Vector-borne diseases threaten over half of the world’s population and cause an estimated 1 billion infections annually. Malaria alone accounts for hundreds of thousands of deaths each year, with approximately 95% occurring in sub-Saharan Africa. Despite this burden, recent assessments indicate that up to 92% of Ministries of Health in Africa face significant challenges sustaining routine entomological surveillance practices, or the monitoring of the mosquitoes that transmit the disease.
Climate variability, insecticide resistance, invasive species, and rapid urbanization are accelerating changes in vector ecology, making transmission patterns increasingly dynamic. Yet surveillance systems remain constrained by shortages of trained entomologists, centralized laboratory workflows, intermittent funding, and fragmented reporting systems.
While predictive modeling and AI tools continue to advance globally, these approaches depend on reliable upstream sensing data. In many endemic districts, that foundational data infrastructure is inconsistent or absent. By the time case-based surveillance detects rising infections, transmission is already underway.
The critical constraint is not the absence of predictive models, but the absence of scalable, sustainable community-embedded sensing systems capable of generating continuous, structured vector data for anticipatory public health action.
What is your solution?
VectorCam is a community-embedded, AI-enabled mosquito surveillance platform that builds the upstream sensing infrastructure required for predictive public health in low-resource settings. Village Health Teams and vector control officers use a low-cost, 3D-printed smartphone optical device to capture mosquito specimens in the field. An edge machine learning model classifies species, sex, and feeding status offline, enabling structured, real-time data capture even in areas with limited connectivity.
These data integrate into VectorInsight, a district-level analytics layer compatible with national health information systems such as DHIS2. By aggregating longitudinal entomological signals across geography and time, the system generates interpretable risk indicators that support earlier and more targeted intervention planning.

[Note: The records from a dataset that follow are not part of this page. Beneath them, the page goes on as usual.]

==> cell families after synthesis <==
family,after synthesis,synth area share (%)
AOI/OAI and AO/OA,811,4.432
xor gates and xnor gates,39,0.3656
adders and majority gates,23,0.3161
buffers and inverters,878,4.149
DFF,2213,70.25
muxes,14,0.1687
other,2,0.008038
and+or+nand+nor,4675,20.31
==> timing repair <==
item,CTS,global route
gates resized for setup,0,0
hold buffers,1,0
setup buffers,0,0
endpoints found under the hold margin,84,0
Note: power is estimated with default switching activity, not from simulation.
==> src/rtl/cadeado_pkg.sv <==
// cadeado_pkg
//   Shared definitions for the cadeado keypad lock.
//   - state_t : 2-bit FSM state encoding (LOCKED, OPEN, PROG, LOCKOUT)
//   - clog2p1 : width needed to hold values 0..x, i.e. $clog2(x+1)
package cadeado_pkg;

    typedef enum logic [1:0] {
        LOCKED  = 2'd0,
        OPEN    = 2'd1,
        PROG    = 2'd2,
        LOCKOUT = 2'd3
    } state_t;

    function automatic int clog2p1(input int x);
        return $clog2(x + 1);
    endfunction

endpackage
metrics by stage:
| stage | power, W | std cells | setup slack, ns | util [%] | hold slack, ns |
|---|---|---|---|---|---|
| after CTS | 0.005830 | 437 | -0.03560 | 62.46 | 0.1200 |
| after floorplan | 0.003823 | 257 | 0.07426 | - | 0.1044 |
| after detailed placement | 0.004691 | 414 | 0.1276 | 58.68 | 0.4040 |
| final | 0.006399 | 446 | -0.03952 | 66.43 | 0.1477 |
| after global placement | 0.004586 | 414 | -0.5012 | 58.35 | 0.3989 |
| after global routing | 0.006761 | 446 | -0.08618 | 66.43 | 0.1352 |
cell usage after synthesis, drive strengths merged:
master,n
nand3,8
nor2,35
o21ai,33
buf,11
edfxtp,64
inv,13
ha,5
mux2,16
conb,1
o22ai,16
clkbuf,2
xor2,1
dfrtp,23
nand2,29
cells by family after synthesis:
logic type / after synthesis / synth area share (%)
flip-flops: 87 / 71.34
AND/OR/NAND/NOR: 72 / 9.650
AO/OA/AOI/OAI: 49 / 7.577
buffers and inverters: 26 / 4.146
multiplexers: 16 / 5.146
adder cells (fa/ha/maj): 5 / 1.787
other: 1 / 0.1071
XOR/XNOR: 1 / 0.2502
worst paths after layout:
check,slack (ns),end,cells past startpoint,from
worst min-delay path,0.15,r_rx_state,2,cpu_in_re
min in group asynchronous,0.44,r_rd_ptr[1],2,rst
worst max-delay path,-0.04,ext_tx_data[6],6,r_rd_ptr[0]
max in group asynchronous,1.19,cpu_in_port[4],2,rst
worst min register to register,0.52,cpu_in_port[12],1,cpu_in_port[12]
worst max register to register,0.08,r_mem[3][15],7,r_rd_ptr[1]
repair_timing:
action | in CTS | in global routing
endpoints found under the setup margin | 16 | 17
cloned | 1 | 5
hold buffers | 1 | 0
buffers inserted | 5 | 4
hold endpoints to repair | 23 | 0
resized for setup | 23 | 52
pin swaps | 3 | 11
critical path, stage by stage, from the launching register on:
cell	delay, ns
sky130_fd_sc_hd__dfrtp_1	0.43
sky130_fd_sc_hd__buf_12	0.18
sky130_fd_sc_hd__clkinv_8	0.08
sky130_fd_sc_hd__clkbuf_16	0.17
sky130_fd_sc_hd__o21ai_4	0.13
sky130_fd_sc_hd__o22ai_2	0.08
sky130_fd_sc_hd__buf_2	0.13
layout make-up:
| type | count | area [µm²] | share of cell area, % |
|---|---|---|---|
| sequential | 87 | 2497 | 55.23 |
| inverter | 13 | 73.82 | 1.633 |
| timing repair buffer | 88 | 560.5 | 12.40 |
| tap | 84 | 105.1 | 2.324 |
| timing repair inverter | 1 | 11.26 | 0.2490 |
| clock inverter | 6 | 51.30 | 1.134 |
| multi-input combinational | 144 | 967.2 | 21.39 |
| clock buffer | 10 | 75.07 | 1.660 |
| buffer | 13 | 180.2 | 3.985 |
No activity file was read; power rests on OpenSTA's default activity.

Rather than introducing standalone forecasting models into fragile systems, VectorCam strengthens the foundational sensing layer those models depend on. By linking human-mediated community surveillance with AI-assisted classification and centralized analytics, the platform enables Ministries of Health to transition from reactive vector control campaigns toward anticipatory, data-informed disease prevention. This solution empowers local health workers to not only collect relevant transmission information from their communities, but inform them of cost-neutral solutions to protect their communities.
Link: https://www.youtube.com/watch?v=1GTTaWPl2ZE
Who does your solution serve, and in what ways will the solution impact their lives?
VectorCam serves Ministries of Health, National Malaria/Dengue Elimination Programs, and district-level vector control teams, particularly in low-resource and underserved settings.
Primary users include Village Health Teams and vector control officers who collect mosquito specimens but often lack rapid identification tools and structured reporting systems. Secondary users include district health officials responsible for planning interventions such as indoor residual spraying, larval source management, and resource allocation. By equipping frontline workers with AI-assisted identification tools, the system strengthens individual-level sensing capacity. Through centralized dashboards and longitudinal data aggregation, it strengthens system-level decision-making.
This dual design ensures that community-based workers retain ownership of data collection while district officials gain timely, interpretable insights into vector density trends and species composition shifts. Ultimately, communities at risk of malaria and other mosquito-borne diseases benefit from earlier, more targeted interventions that improve efficiency, reduce reactive emergency responses, and enhance health system resilience.